Background Oral chemotherapy agents are medications that were dispensed in pharmacies usually but since the entry into force of an order regional president in January 2011 became hospital dispensing.
Purpose To analyse the economic and healthcare impact of the inclusion of oral chemotherapy agents in a outpatient dispensing unit.
Materials and methods The study period runs from 23th January to 30th September, 2011. During this period, 16 chemotherapy agents have been acquired and dispensed in our unit: anagrelide, capecitabine, cyclophosphamide, chlorambucil, dasatinib, erlotinib, gefitinib, hydroxyurea, imatinib, lapatinib, melphalan, sorafenib, sunitinib, nilotinib, tretinoin, temozolomide.

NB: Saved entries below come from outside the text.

Source: an optimization exercise on an open RTL-to-GDS flow (aim: small area, a short achievable clock period and few clock cycles per item). Production flows keep margins and buffers that such runs may drop.
At most, simulation tests tie the RTL to the original design; equivalence was not proved.
Power figures rest on the tool's default switching activity, not on a simulated workload.

==> flow/design.v <==
module sorter_top (
    input  logic                                        clk_i,
    input  logic                                        rst_i,
    input  logic                                        src_vld_i,
    input  logic [16-1:0]                   src_data_i,
    output logic                                        reorder_vld_o,
    output logic [8*16-1:0] reorder_ranks_o
);
    localparam int DW   = 16;
    localparam int TW   = 4;
    localparam int WIN  = 15;
    localparam int OUTR = 8;
    logic [DW-1:0]      val_q [WIN];
    logic [TW-1:0]      tag_q [WIN];
    logic [TW-1:0]      ptr_q;
    logic               vld_q;
    logic [WIN-1:0]     lt;           
    logic [WIN-1:0]     is_old;       
    logic [WIN-1:0]     past_old;     
    logic [WIN-1:0]     s_up, s_hold, s_new, s_dn;
    logic               load;
    function automatic logic less_than(input logic [DW-1:0] a, input logic [DW-1:0] b);
        logic [DW-1:0] l;
        logic [DW-1:0] ng;
        for (int i = 0; i < DW; i++) begin
            l[i]  = ~a[i] & b[i];
            ng[i] = ~a[i] | b[i];
        end
        for (int s = 1; s < DW; s = s * 2) begin
            for (int i = 0; i + s < DW; i = i + 2 * s) begin
                l[i]  = l[i + s] | (ng[i + s] & l[i]);
                ng[i] = l[i + s] | (ng[i + s] & ng[i]);
            end
        end
        less_than = l[0];
    endfunction
    always_comb begin
        for (int i = 0; i < WIN; i++) begin
            lt[i]     = less_than(src_data_i, val_q[i]);
            is_old[i] = (tag_q[i] == ptr_q);
            past_old[i] = is_old[i] | ((i > 0) ? past_old[(i > 0) ? i-1 : 0] : 1'b0);
        end
    end
    assign load = src_vld_i & ~rst_i;
    always_comb begin
        for (int j = 0; j < WIN; j++) begin
            s_up[j]   = load & (j > 0) & ~past_old[(j > 0) ? j-1 : 0] & lt[(j > 0) ? j-1 : 0];
            s_dn[j]   = load & (j < WIN-1) & past_old[j] & ~lt[(j < WIN-1) ? j+1 : 0];
            if (j == 0) begin
                s_new[j] = load & (past_old[0] ? lt[1] : lt[0]);
            end else if (j == WIN-1) begin
                s_new[j] = load & ~lt[j-1 + (past_old[j-1] ? 1 : 0)];
            end else begin
                s_new[j] = load & (past_old[j] ? lt[j+1] : lt[j])
                                & ~(past_old[j-1] ? lt[j] : lt[j-1]);
            end
            s_hold[j] = ~rst_i & (~load
                                | (~past_old[j] & ~lt[j])
                                | ((j > 0) & past_old[(j > 0) ? j-1 : 0] & lt[j]));
        end
    end
    always_ff @(posedge clk_i) begin
        for (int j = 0; j < WIN; j++) begin
            val_q[j] <= ({DW{s_up[j]}}   & val_q[(j > 0) ? j-1 : 0])
                      | ({DW{s_hold[j]}} & val_q[j])
                      | ({DW{s_new[j]}}  & src_data_i)
                      | ({DW{s_dn[j]}}   & val_q[(j < WIN-1) ? j+1 : 0]);
            tag_q[j] <= ({TW{s_up[j]}}   & tag_q[(j > 0) ? j-1 : 0])
                      | ({TW{s_hold[j]}} & tag_q[j])
                      | ({TW{s_new[j]}}  & ptr_q)
                      | ({TW{s_dn[j]}}   & tag_q[(j < WIN-1) ? j+1 : 0])
                      | ({TW{rst_i}}     & TW'(j));
        end
        if (rst_i) begin
            ptr_q <= '0;
            vld_q <= 1'b0;
        end else begin
            vld_q <= src_vld_i;
            if (src_vld_i) begin
                ptr_q <= (ptr_q == TW'(WIN - 1)) ? '0 : ptr_q + 1'b1;
            end
        end
    end
    assign reorder_vld_o = vld_q;
    always_comb begin
        for (int r = 0; r < OUTR; r++) begin
            reorder_ranks_o[r*DW +: DW] = val_q[r];
        end
    end
endmodule
Settings: LEC_CHECK=0, ABC_AREA=1, CAP_MARGIN=20, CORE_MARGIN=2, CORE_UTILIZATION=50, PLACE_DENSITY=0.6, SETUP_SLACK_MARGIN=3.0, SLEW_MARGIN=20, TNS_END_PERCENT=0; clock period 6.0 ns.
standard.sh (not shown) runs the stock make flow with config.mk's settings and CLKGATE_MAP_FILE= SYNTH_SCRIPT=/design/flow/synth_recipe.tcl, a recipe that flattens the netlist after the stock synthesis.
==> flow/flow/run.sh <==
#!/bin/bash
# Standard ORFS layout with two changes:
# - ports are buffered with plain buffers instead of the delay cell that
#   buffer_ports picks by default;
# - before repair_design, the input port buffers are upsized, since each data
#   input fans out to every comparator.
set -e
here=$(pwd)
export BUFFER_PORTS_ARGS="-buffer_cell sky130_fd_sc_hd__buf_1"
export PRE_RESIZE_TCL="$here/flow/upsize_inputs.tcl"
bash standard.sh > standard_run.log 2>&1
==> flow/flow/upsize_inputs.tcl <==
# Input port buffers drive wide fanout (each data bit feeds every comparator);
# give them a strong cell before repair_design builds buffer trees.
foreach inst [get_cells input*] {
  replace_cell $inst sky130_fd_sc_hd__buf_16
}
The baseline passed the timing, design-rule and antenna checks.
Testbench counts at the start, summed over its fixed seeds: cycles 6,400, items 3,200.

For the economic analysis estimates the cost of which has led to the introduction of oral chemotherapy compared to other outpatient dispensations of haematology, oncology and urology, which are the units that consume such medicines data were obtained through the computer application outpatient dispensing (DIPEX) and management software (Sinfhos), was also evaluated consumption of each active ingredient included.

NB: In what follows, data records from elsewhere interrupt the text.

Source: an optimization exercise on an open RTL-to-GDS flow (aim: small area). Production flows keep margins and buffers that such runs may drop. In this exercise RTL edits were held to simulation tests only and were not proved equivalent to the original. Power figures rest on the tool's default switching activity, not on a simulated workload.

==> design.v <==
package w5500_pkg;
    typedef logic [7:0] byte_t;
    typedef logic [31:0] ip_addr_t;
    typedef logic [15:0] udp_port_t;
    typedef logic [15:0] buf_ptr_t;
    typedef logic [7:0] bit_cnt_t;
    localparam int payload_bits = 64;
    localparam int payload_bytes = payload_bits / 8;
    typedef logic [payload_bits-1:0] payload_t;
    localparam int cmd_frame_bits = 32;
    localparam int push_frame_bits = 24 + payload_bits;
    localparam int rx_frame_bits = 24 + 64 + payload_bits;
    localparam logic [31:0] msg_id = 32'h7469_7277;
    localparam logic [47:0] local_mac = 48'hAAAF_FACC_E31C;
    localparam ip_addr_t local_ip = {8'd192, 8'd168, 8'd10, 8'd193};
    localparam ip_addr_t gateway_ip = {8'd192, 8'd168, 8'd10, 8'd1};
    localparam ip_addr_t subnet_mask = {8'd255, 8'd255, 8'd255, 8'd0};
    localparam udp_port_t local_port = 16'd2390;
    localparam ip_addr_t default_peer_ip = {8'd192, 8'd168, 8'd10, 8'd2};
    localparam udp_port_t default_peer_port = 16'd2390;
    localparam int rx_poll_cycles = 10;
    localparam int unsigned timeout_cycles_default = 4_800_000;
    localparam int init_steps = 32;
    typedef struct packed {
        logic [15:0] addr;
        byte_t ctrl;
        byte_t data;
    } w5500_cmd_t;
    typedef struct packed {
        ip_addr_t ip;
        udp_port_t port;
    } peer_t;
    typedef enum logic [1:0] {cmd, push, pull} frame_kind_t;
    typedef enum logic [3:0] {
        seq_init, seq_status, seq_idle, seq_rsr, seq_pull, seq_rd_lo, seq_rd_hi,
        seq_recv, seq_dest, seq_push, seq_wr_lo, seq_wr_hi, seq_send
    } seq_state_t;
    localparam byte_t write_reg = 8'h04;
    localparam byte_t write_s0 = 8'h0C;
    localparam byte_t read_s0 = 8'h08;
    localparam byte_t tx_buf_write = 8'h14;
    localparam byte_t rx_buf_read = 8'h18;
    localparam logic [15:0] gar = 16'h0001;
    localparam logic [15:0] subr = 16'h0005;
    localparam logic [15:0] shar = 16'h0009;
    localparam logic [15:0] sipr = 16'h000F;
    localparam logic [15:0] phycfgr = 16'h002E;
    localparam logic [15:0] sn_mr = 16'h0000;
    localparam logic [15:0] sn_cr = 16'h0001;
    localparam logic [15:0] sn_sr = 16'h0003;
    localparam logic [15:0] sn_port = 16'h0004;
    localparam logic [15:0] sn_dipr = 16'h000C;
    localparam logic [15:0] sn_dport = 16'h0010;
    localparam logic [15:0] sn_rxbuf_size = 16'h001E;
    localparam logic [15:0] sn_txbuf_size = 16'h001F;
    localparam logic [15:0] sn_tx_wr = 16'h0024;
    localparam logic [15:0] sn_rx_rsr = 16'h0026;
    localparam logic [15:0] sn_rx_rd = 16'h0028;
    localparam byte_t phy_mode = 8'hD8;
    localparam byte_t sock_mode_udp = 8'h02;
    localparam byte_t buf_size_kb = 8'd16;
    localparam byte_t sock_udp_status = 8'h22;
    localparam byte_t cmd_open = 8'h01;
    localparam byte_t cmd_send = 8'h20;
    localparam byte_t cmd_recv = 8'h40;
endpackage
`timescale 1ns/10ps
module spi_frame_engine (
    input  logic                   clk,
    input  logic                   reset,
    input  logic                   start,
    input  w5500_pkg::frame_kind_t kind,
    input  w5500_pkg::w5500_cmd_t  cmd,
    input  w5500_pkg::payload_t    push_data,
    input  logic                   miso,
    output logic                   sck,
    output logic                   mosi,
    output logic                   ssel_n,
    output logic                   done,
    output w5500_pkg::byte_t       read_byte,
    output logic                   sample,
    output logic                   sample_bit
);
    logic active;
    w5500_pkg::frame_kind_t kind_q;
    w5500_pkg::bit_cnt_t bit_cnt;
    w5500_pkg::bit_cnt_t frame_len;
    logic [w5500_pkg::push_frame_bits-1:0] tx_shift;
    assign mosi = tx_shift[w5500_pkg::push_frame_bits-1];
    always_ff @(posedge clk) begin
        done <= 1'b0;
        sample <= 1'b0;
        if (reset) begin
            active <= 1'b0;
            sck <= 1'b0;
            ssel_n <= 1'b1;
            bit_cnt <= '0;
            tx_shift <= '0;
        end else if (start && !active) begin
            active <= 1'b1;
            ssel_n <= 1'b0;
            sck <= 1'b0;
            bit_cnt <= '0;
            kind_q <= kind;
            case (kind)
                w5500_pkg::push: begin
                    tx_shift <= {cmd.addr, cmd.ctrl, push_data};
                    frame_len <= w5500_pkg::bit_cnt_t'(w5500_pkg::push_frame_bits);
                end
                w5500_pkg::pull: begin
                    tx_shift <= {cmd.addr, cmd.ctrl, w5500_pkg::payload_t'(0)};
                    frame_len <= w5500_pkg::bit_cnt_t'(w5500_pkg::rx_frame_bits);
                end
                default: begin
                    tx_shift <= {cmd, {(w5500_pkg::push_frame_bits - w5500_pkg::cmd_frame_bits){1'b0}}};
                    frame_len <= w5500_pkg::bit_cnt_t'(w5500_pkg::cmd_frame_bits);
                end
            endcase
        end else if (active) begin
            if (bit_cnt == frame_len) begin
                active <= 1'b0;
                ssel_n <= 1'b1;
                done <= 1'b1;
            end else if (!sck) begin
                sck <= 1'b1;
                sample <= (kind_q == w5500_pkg::pull);
                sample_bit <= miso;
                if (kind_q == w5500_pkg::cmd) begin
                    read_byte <= {read_byte[6:0], miso};
                end
            end else begin
                sck <= 1'b0;
                bit_cnt <= bit_cnt + 8'd1;
                tx_shift <= {tx_shift[w5500_pkg::push_frame_bits-2:0], 1'b0};
            end
        end
    end
endmodule
`timescale 1ns/10ps
module w5500_init_rom (
    input  logic [4:0]            step,
    output w5500_pkg::w5500_cmd_t cmd
);
    always_comb begin
        case (step)
            5'd0: cmd = {w5500_pkg::phycfgr, w5500_pkg::write_reg, w5500_pkg::phy_mode};
            5'd1, 5'd2, 5'd3, 5'd4, 5'd5, 5'd6:
                cmd = {w5500_pkg::shar + 16'(step - 5'd1), w5500_pkg::write_reg, w5500_pkg::local_mac[8 * (7 - step) - 1 -: 8]};
            5'd7, 5'd8, 5'd9, 5'd10:
                cmd = {w5500_pkg::sipr + 16'(step - 5'd7), w5500_pkg::write_reg, w5500_pkg::local_ip[8 * (11 - step) - 1 -: 8]};
            5'd11, 5'd12, 5'd13, 5'd14:
                cmd = {w5500_pkg::gar + 16'(step - 5'd11), w5500_pkg::write_reg, w5500_pkg::gateway_ip[8 * (15 - step) - 1 -: 8]};
            5'd15, 5'd16, 5'd17, 5'd18:
                cmd = {w5500_pkg::subr + 16'(step - 5'd15), w5500_pkg::write_reg, w5500_pkg::subnet_mask[8 * (19 - step) - 1 -: 8]};
            5'd19: cmd = {w5500_pkg::sn_mr, w5500_pkg::write_s0, w5500_pkg::sock_mode_udp};
            5'd20: cmd = {w5500_pkg::sn_rxbuf_size, w5500_pkg::write_s0, w5500_pkg::buf_size_kb};
            5'd21: cmd = {w5500_pkg::sn_txbuf_size, w5500_pkg::write_s0, w5500_pkg::buf_size_kb};
            5'd22: cmd = {w5500_pkg::sn_port, w5500_pkg::write_s0, w5500_pkg::local_port[15:8]};
            5'd23: cmd = {w5500_pkg::sn_port + 16'd1, w5500_pkg::write_s0, w5500_pkg::local_port[7:0]};
            5'd24: cmd = {w5500_pkg::sn_cr, w5500_pkg::write_s0, w5500_pkg::cmd_open};
            5'd25, 5'd26, 5'd27, 5'd28:
                cmd = {w5500_pkg::sn_dipr + 16'(step - 5'd25), w5500_pkg::write_s0,
                       w5500_pkg::default_peer_ip[8 * (29 - step) - 1 -: 8]};
            5'd29: cmd = {w5500_pkg::sn_dport, w5500_pkg::write_s0, w5500_pkg::default_peer_port[15:8]};
            5'd30: cmd = {w5500_pkg::sn_dport + 16'd1, w5500_pkg::write_s0, w5500_pkg::default_peer_port[7:0]};
            default: cmd = {w5500_pkg::sn_sr, w5500_pkg::read_s0, 8'h00};
        endcase
    end
endmodule
`timescale 1ns/10ps
module udp_rx_decoder (
    input  logic                clk,
    input  logic                reset,
    input  logic                sample,
    input  logic                sample_bit,
    input  logic                commit,
    output w5500_pkg::peer_t    peer,
    output w5500_pkg::payload_t rx_data
);
    logic [w5500_pkg::rx_frame_bits-1:0] frame;
    w5500_pkg::payload_t frame_payload;
    assign frame_payload = frame[w5500_pkg::payload_bits-1:0];
    always_ff @(posedge clk) begin
        if (sample) begin
            frame <= {frame[w5500_pkg::rx_frame_bits-2:0], sample_bit};
        end
    end
    always_ff @(posedge clk) begin
        if (reset) begin
            peer <= {w5500_pkg::default_peer_ip, w5500_pkg::default_peer_port};
            rx_data <= '0;
        end else if (commit && frame_payload[w5500_pkg::payload_bits-1 -: 32] == w5500_pkg::msg_id) begin
            peer.ip <= frame[w5500_pkg::payload_bits + 63 -: 32];
            peer.port <= frame[w5500_pkg::payload_bits + 31 -: 16];
            rx_data <= frame_payload;
        end
    end
endmodule
`timescale 1ns/10ps
module w5500_sequencer (
    input  logic                   clk,
    input  logic                   reset,
    input  logic                   done,
    input  w5500_pkg::byte_t       read_byte,
    input  w5500_pkg::w5500_cmd_t  init_cmd,
    input  w5500_pkg::peer_t       peer,
    input  logic                   tx_request,
    input  w5500_pkg::payload_t    tx_data,
    output logic                   start,
    output w5500_pkg::frame_kind_t kind,
    output w5500_pkg::w5500_cmd_t  cmd,
    output w5500_pkg::payload_t    push_data,
    output logic [4:0]             step,
    output logic                   commit,
    output logic                   rx_accepted,
    output logic                   tx_taken
);
    w5500_pkg::seq_state_t state;
    logic waiting;
    logic [3:0] poll_cnt;
    logic [2:0] dest_idx;
    logic good_len;
    logic size_ok;
    w5500_pkg::byte_t rx_size;
    w5500_pkg::buf_ptr_t rd_ptr;
    w5500_pkg::buf_ptr_t wr_ptr;
    w5500_pkg::buf_ptr_t rd_next;
    w5500_pkg::buf_ptr_t wr_next;
    assign size_ok = (read_byte == w5500_pkg::byte_t'(w5500_pkg::payload_bytes + 8));
    assign rd_next = rd_ptr + w5500_pkg::buf_ptr_t'(rx_size);
    assign wr_next = wr_ptr + w5500_pkg::buf_ptr_t'(w5500_pkg::payload_bytes);
    always_ff @(posedge clk) begin
        start <= 1'b0;
        commit <= 1'b0;
        rx_accepted <= 1'b0;
        tx_taken <= 1'b0;
        if (reset) begin
            state <= w5500_pkg::seq_init;
            waiting <= 1'b0;
            step <= '0;
            poll_cnt <= '0;
            dest_idx <= '0;
            good_len <= 1'b0;
            rd_ptr <= '0;
            wr_ptr <= '0;
        end else if (waiting) begin
            if (done) begin
                waiting <= 1'b0;
                case (state)
                    w5500_pkg::seq_init: begin
                        step <= step + 5'd1;
                        if (step == 5'(w5500_pkg::init_steps - 1)) begin
                            state <= (read_byte == w5500_pkg::sock_udp_status) ? w5500_pkg::seq_idle : w5500_pkg::seq_status;
                        end
                    end
                    w5500_pkg::seq_status: begin
                        if (read_byte == w5500_pkg::sock_udp_status) begin
                            state <= w5500_pkg::seq_idle;
                        end
                    end
                    w5500_pkg::seq_rsr: begin
                        rx_size <= read_byte;
                        good_len <= size_ok;
                        if (read_byte == 8'd0) begin
                            state <= w5500_pkg::seq_idle;
                        end else begin
                            state <= size_ok ? w5500_pkg::seq_pull : w5500_pkg::seq_rd_lo;
                        end
                    end
                    w5500_pkg::seq_pull: begin
                        commit <= 1'b1;
                        state <= w5500_pkg::seq_rd_lo;
                    end
                    w5500_pkg::seq_rd_lo: state <= w5500_pkg::seq_rd_hi;
                    w5500_pkg::seq_rd_hi: state <= w5500_pkg::seq_recv;
                    w5500_pkg::seq_recv: begin
                        rd_ptr <= rd_next;
                        dest_idx <= '0;
                        state <= good_len ? w5500_pkg::seq_dest : w5500_pkg::seq_idle;
                    end
                    w5500_pkg::seq_dest: begin
                        if (dest_idx == 3'd5) begin
                            rx_accepted <= 1'b1;
                            state <= w5500_pkg::seq_idle;
                        end else begin
                            dest_idx <= dest_idx + 3'd1;
                        end
                    end
                    w5500_pkg::seq_push: state <= w5500_pkg::seq_wr_lo;
                    w5500_pkg::seq_wr_lo: state <= w5500_pkg::seq_wr_hi;
                    w5500_pkg::seq_wr_hi: state <= w5500_pkg::seq_send;
                    default: begin
                        wr_ptr <= wr_next;
                        tx_taken <= 1'b1;
                        state <= w5500_pkg::seq_idle;
                    end
                endcase
            end
        end else if (state == w5500_pkg::seq_idle) begin
            if (tx_request && !tx_taken) begin
                state <= w5500_pkg::seq_push;
            end else if (poll_cnt == 4'(w5500_pkg::rx_poll_cycles)) begin
                poll_cnt <= '0;
                state <= w5500_pkg::seq_rsr;
            end else begin
                poll_cnt <= poll_cnt + 4'd1;
            end
        end else begin
            start <= 1'b1;
            waiting <= 1'b1;
            kind <= w5500_pkg::cmd;
            case (state)
                w5500_pkg::seq_init: cmd <= init_cmd;
                w5500_pkg::seq_status: cmd <= {w5500_pkg::sn_sr, w5500_pkg::read_s0, 8'h00};
                w5500_pkg::seq_rsr: cmd <= {w5500_pkg::sn_rx_rsr + 16'd1, w5500_pkg::read_s0, 8'h00};
                w5500_pkg::seq_pull: begin
                    kind <= w5500_pkg::pull;
                    cmd <= {rd_ptr, w5500_pkg::rx_buf_read, 8'h00};
                end
                w5500_pkg::seq_rd_lo: cmd <= {w5500_pkg::sn_rx_rd + 16'd1, w5500_pkg::write_s0, rd_next[7:0]};
                w5500_pkg::seq_rd_hi: cmd <= {w5500_pkg::sn_rx_rd, w5500_pkg::write_s0, rd_next[15:8]};
                w5500_pkg::seq_recv: cmd <= {w5500_pkg::sn_cr, w5500_pkg::write_s0, w5500_pkg::cmd_recv};
                w5500_pkg::seq_dest: cmd <= {w5500_pkg::sn_dipr + 16'(dest_idx), w5500_pkg::write_s0, peer[8 * (5 - dest_idx) +: 8]};
                w5500_pkg::seq_push: begin
                    kind <= w5500_pkg::push;
                    cmd <= {wr_ptr, w5500_pkg::tx_buf_write, 8'h00};
                    push_data <= tx_data;
                end
                w5500_pkg::seq_wr_lo: cmd <= {w5500_pkg::sn_tx_wr + 16'd1, w5500_pkg::write_s0, wr_next[7:0]};
                w5500_pkg::seq_wr_hi: cmd <= {w5500_pkg::sn_tx_wr, w5500_pkg::write_s0, wr_next[15:8]};
                default: cmd <= {w5500_pkg::sn_cr, w5500_pkg::write_s0, w5500_pkg::cmd_send};
            endcase
        end
    end
endmodule
`timescale 1ns/10ps
module echo_control #(
    parameter int unsigned timeout_cycles = w5500_pkg::timeout_cycles_default
) (
    input  logic clk,
    input  logic reset,
    input  logic rx_accepted,
    input  logic tx_taken,
    output logic tx_request,
    output logic pkg_timeout
);
    logic [31:0] watchdog_cnt;
    always_ff @(posedge clk) begin
        if (reset) begin
            watchdog_cnt <= '0;
            pkg_timeout <= 1'b0;
        end else if (rx_accepted) begin
            watchdog_cnt <= '0;
            pkg_timeout <= 1'b0;
        end else if (watchdog_cnt == timeout_cycles) begin
            pkg_timeout <= 1'b1;
        end else begin
            watchdog_cnt <= watchdog_cnt + 32'd1;
        end
    end
    always_ff @(posedge clk) begin
        if (reset) begin
            tx_request <= 1'b0;
        end else if (rx_accepted) begin
            tx_request <= 1'b1;
        end else if (tx_taken) begin
            tx_request <= 1'b0;
        end
    end
endmodule
`timescale 1ns/10ps
module udp_echo_top #(
    parameter int unsigned timeout_cycles = w5500_pkg::timeout_cycles_default
) (
    input  logic                clk,
    input  logic                reset,
    input  logic                miso,
    output logic                sck,
    output logic                mosi,
    output logic                ssel_n,
    input  w5500_pkg::payload_t tx_data,
    output w5500_pkg::payload_t rx_data,
    output logic                pkg_timeout
);
    logic start;
    logic done;
    logic sample;
    logic sample_bit;
    logic commit;
    logic rx_accepted;
    logic tx_request;
    logic tx_taken;
    logic [4:0] step;
    w5500_pkg::frame_kind_t kind;
    w5500_pkg::w5500_cmd_t frame_cmd;
    w5500_pkg::w5500_cmd_t init_cmd;
    w5500_pkg::payload_t push_data;
    w5500_pkg::byte_t read_byte;
    w5500_pkg::peer_t peer;
    spi_frame_engine engine (
        .clk, .reset, .start, .kind, .cmd(frame_cmd), .push_data, .miso,
        .sck, .mosi, .ssel_n, .done, .read_byte, .sample, .sample_bit
    );
    w5500_init_rom init_rom (.step, .cmd(init_cmd));
    udp_rx_decoder decoder (
        .clk, .reset, .sample, .sample_bit, .commit, .peer, .rx_data
    );
    w5500_sequencer sequencer (
        .clk, .reset, .done, .read_byte, .init_cmd, .peer, .tx_request, .tx_data,
        .start, .kind, .cmd(frame_cmd), .push_data, .step, .commit, .rx_accepted, .tx_taken
    );
    echo_control #(.timeout_cycles(timeout_cycles)) echo (
        .clk, .reset, .rx_accepted, .tx_taken, .tx_request, .pkg_timeout
    );
endmodule
==> run.sh <==
#!/bin/bash
# synth_recipe.tcl (not shown) runs the flow's synth.tcl, then flattens the netlist and writes it again
# the make line also repeats each setting of config.mk as NAME=value (left out here)
make -C /OpenROAD-flow-scripts/flow DESIGN_CONFIG=/design/flow/config.mk WORK_HOME=/design/flow/orfs CLKGATE_MAP_FILE= SYNTH_SCRIPT=/design/flow/synth_recipe.tcl finish
==> config.mk <==
export PLATFORM = sky130hd
export DESIGN_NAME = udp_echo_top
export DESIGN_NICKNAME = udp_echo_top
export VERILOG_FILES = /design/flow/design.v
export SDC_FILE = /design/flow/constraint.sdc
export NUM_CORES = 4
export LEC_CHECK = 0
export CAP_MARGIN = 20
export CORE_MARGIN = 2
export CORE_UTILIZATION = 40
export SLEW_MARGIN = 20
==> constraint.sdc <==
create_clock -name core_clock -period 5.0 [get_ports {clk}]
set_input_delay 1.0000 -clock core_clock [delete_from_list [all_inputs] [get_ports {clk}]]
set_output_delay 1.0000 -clock core_clock [all_outputs]
set_load 0.01 [all_outputs]
==> notes.md <==
==> flip-flops by register name (all words and copies together) (netlist names), 5 cells and up <==
name and cells:
decoder.frame 128, decoder.peer 48, decoder.rx_data 64, echo.watchdog_cnt 32
engine.bit_cnt 8, engine.read_byte 8, engine.tx_shift 88, sequencer.cmd 27
sequencer.push_data 64, sequencer.rd_ptr 16, sequencer.rx_size 8, sequencer.step 5
sequencer.wr_ptr 13
==> routing by layer <==
layer  track usage  vias to the layer above
met5             0                        -
met4       0.06166                        0
met3       0.03638                       91
met2        0.3070                      477
met1        0.2696                     8482
li1              -                     8557
==> metrics by stage <==
| step | power (mW) | cell area, um2 | instances | setup slack, ps |
|---|---|---|---|---|
| 6_report | 9.226 | 27440 | 3230 | 1352 |
| 5_1_grt | 9.562 | 27440 | 3230 | 960.8 |
| 4_1_cts | 9.351 | 27430 | 3230 | 1354 |
| 3_5_place_dp | 5.055 | 25520 | 3120 | 1388 |
| 3_3_place_gp | 5.049 | 25520 | 3120 | 1489 |
| 2_1_floorplan | 4.945 | 23530 | 2345 | 358.2 |
==> Yosys cell counts (7+ instances only) <==
cell type,n,area [um2]
inv_1,36,135.1
edfxtp_1,244,7327
nand4_1,10,62.56
o31ai_1,8,60.06
mux4_2,8,180.2
clkbuf_1,133,499.2
a311oi_1,84,735.7
a222oi_1,10,100.1
nor2_1,181,679.4
a31oi_1,16,100.1
nor3_1,30,150.1
xnor2_1,54,473.0
o22ai_1,11,68.82
a221oi_1,16,140.1
o211ai_1,11,82.58
and2_1,29,181.4
nor4_1,7,43.79
xor2_1,40,350.3
and4_1,8,70.07
nand3b_1,18,135.1
a21o_1,7,52.55
a22oi_1,17,127.6
dfxtp_1,298,5966
o21ai_0,73,365.4
mux2i_1,11,110.1
or3_1,23,143.9
nor2b_1,12,75.07
ha_1,66,825.8
nand3_1,51,255.2
nand2b_1,20,125.1
and3_1,18,112.6
a21oi_1,217,1086
buf_1,10,37.54
nand2_1,461,1730
==> where the power goes <==
group / total [mW] / internal [mW] / switching (mW) / leakage [nW]
combinational: 0.252 / 0.105 / 0.146 / 3.69
sequential: 4.71 / 4.67 / 0.0370 / 4.34
clock: 4.27 / 2.48 / 1.79 / 0.940
==> how the worst max path moves through the flow <==
| stage | startpoint | end | slack (ps) | depth (start not counted) |
|---|---|---|---|---|
| after floorplan | reset | sequencer.push_data[0]$_DFFE_PP_ | 360 | 3 |
| after global placement | sequencer.step[1]$_SDFFE_PP0P_ | sequencer.cmd[29]$_DFFE_PP_ | 1490 | 12 |
| after detailed placement | sequencer.step[1]$_SDFFE_PP0P_ | sequencer.cmd[29]$_DFFE_PP_ | 1390 | 12 |
| after CTS | sequencer.step[1]$_SDFFE_PP0P_ | sequencer.cmd[29]$_DFFE_PP_ | 1350 | 12 |
| after global routing | sequencer.step[1]$_SDFFE_PP0P_ | sequencer.cmd[29]$_DFFE_PP_ | 960 | 12 |
| final | sequencer.step[1]$_SDFFE_PP0P_ | sequencer.cmd[29]$_DFFE_PP_ | 1350 | 12 |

Results During this period, the number of patients who where dispensed oral chemotherapy were 388; it's means the 26,7% of patients attending in the outpatient unit. Consumption in this period for each area not including the dispensing of oral chemotherapy was: Haematology: 691,586.9€; Oncology: 280,038.23€; Urology: 27,754.74 € and consumption at the same time and each area including the dispensing of oral chemotherapy was: Haematology: 1,428,089.71€; Oncology: 907,203.66€; Urology: 96,641.97€. Representing an increase of 48.42% in consumption of Haematology, a 30.86% in Oncology and a 28.72% in Urology. The most dispensed drugs were: capecitabine 12,74%, dasatinib 9,48%, erlotinib 12,28%, imatinib 25,21%, lapatinib 5,25% and sunitinib 10,13%. Nobody was joined the staff to reinforce the outpatient unit.
Conclusions 16 new oral chemotherapy agents were acquired during this period, this has meant an overall increase in consumption of 243.43%, The drug is highest cost was imatinib. The number of patients increased by 26,7%, a very important increase of work without increase in the staff budget.